Given information:
Source: an optimization exercise on an open RTL-to-GDS flow (aim: small area, a short achievable clock period and few clock cycles per item). Production flows keep margins and buffers that such runs may drop.
RTL that was checked went through simulation tests only; none was proved equivalent to the original.
Function not checked in run 3: the RTL went through the layout flow alone.

==> flow/design.v (outline; a module is shown in full before it is edited, if it fits) <==
// module loop_frame: 491 lines
// module lf_mac32: 1765 lines
// module lf_mac33: 1793 lines
// module lf_add33: 127 lines
module loop_frame (
    input  wire        clk,
    input  wire        rst,
    input  wire        cmd_valid,
    output wire        cmd_ready,
    input  wire [1:0]  cmd_op,
    input  wire [5:0]  cmd_addr,
    input  wire [31:0] cmd_data,
    input  wire [31:0] in_y,
    input  wire [31:0] in_r,
    input  wire [31:0] in_x1,
    input  wire [31:0] in_x2,
    input  wire [31:0] in_x3,
    output reg         out_valid,
    output reg  [31:0] out_value,
    output reg  [1:0]  out_lim,
    output reg  [11:0] out_flags
);
  // ...
==> flow/flow/run.sh <==
#!/bin/bash
# Layout flow: the standard ORFS flow (standard.sh), with repair_timing aimed
# at a setup slack margin so that the critical paths are sized for a short period.
# The clock period and all constraints stay the design's. Each make/tool output
# goes to its own log in this folder (ORFS also keeps its per-step logs under orfs/logs).
set -euo pipefail
MARGIN=24
bash standard.sh SYNTH_ARGS=-noabc SETUP_SLACK_MARGIN=$MARGIN MATCH_CELL_FOOTPRINT=0 synth > flow_synth.log 2>&1
bash standard.sh SETUP_SLACK_MARGIN=$MARGIN MATCH_CELL_FOOTPRINT=0 floorplan > flow_floorplan.log 2>&1
bash standard.sh SETUP_SLACK_MARGIN=$MARGIN MATCH_CELL_FOOTPRINT=0 place > flow_place.log 2>&1
bash standard.sh SETUP_SLACK_MARGIN=$MARGIN MATCH_CELL_FOOTPRINT=0 cts > flow_cts.log 2>&1
bash standard.sh SETUP_SLACK_MARGIN=$MARGIN MATCH_CELL_FOOTPRINT=0 route > flow_route.log 2>&1
bash standard.sh SETUP_SLACK_MARGIN=$MARGIN MATCH_CELL_FOOTPRINT=0 finish > flow_finish.log 2>&1
==> flow/standard.sh <==
#!/bin/bash
# synth_recipe.tcl (not shown) runs the flow's synth.tcl, then flattens the netlist and writes it again
# the make line also repeats each setting of config.mk as NAME=value (left out here)
make -C /OpenROAD-flow-scripts/flow DESIGN_CONFIG=/design/flow/config.mk WORK_HOME=/design/flow/orfs CLKGATE_MAP_FILE= SYNTH_SCRIPT=/design/flow/synth_recipe.tcl "${@:-finish}"
==> flow/config.mk <==
export PLATFORM = sky130hd
export DESIGN_NAME = loop_frame
export DESIGN_NICKNAME = loop_frame
export VERILOG_FILES = /design/flow/design.v
export SDC_FILE = /design/flow/constraint.sdc
export NUM_CORES = 8
export LEC_CHECK = 0
export ABC_AREA = 1
export CAP_MARGIN = 20
export CORE_MARGIN = 2
export CORE_UTILIZATION = 40
export PLACE_DENSITY = 0.7
export SLEW_MARGIN = 20
export TNS_END_PERCENT = 0
==> flow/constraint.sdc <==
create_clock -name core_clock -period 32.0 [get_ports {clk}]
set_input_delay 6.4000 -clock core_clock [delete_from_list [all_inputs] [get_ports {clk}]]
set_output_delay 6.4000 -clock core_clock [all_outputs]
set_load 0.01 [all_outputs]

The problem:
In the listing above, find the line with "place > flow_place.log 2>&1" and the line with "# synth_recipe.tcl (not"; set down exactly those two lines and every line between them, nothing more.

Final answer:
bash standard.sh SETUP_SLACK_MARGIN=$MARGIN MATCH_CELL_FOOTPRINT=0 place > flow_place.log 2>&1
bash standard.sh SETUP_SLACK_MARGIN=$MARGIN MATCH_CELL_FOOTPRINT=0 cts > flow_cts.log 2>&1
bash standard.sh SETUP_SLACK_MARGIN=$MARGIN MATCH_CELL_FOOTPRINT=0 route > flow_route.log 2>&1
bash standard.sh SETUP_SLACK_MARGIN=$MARGIN MATCH_CELL_FOOTPRINT=0 finish > flow_finish.log 2>&1
==> flow/standard.sh <==
#!/bin/bash
# synth_recipe.tcl (not shown) runs the flow's synth.tcl, then flattens the netlist and writes it again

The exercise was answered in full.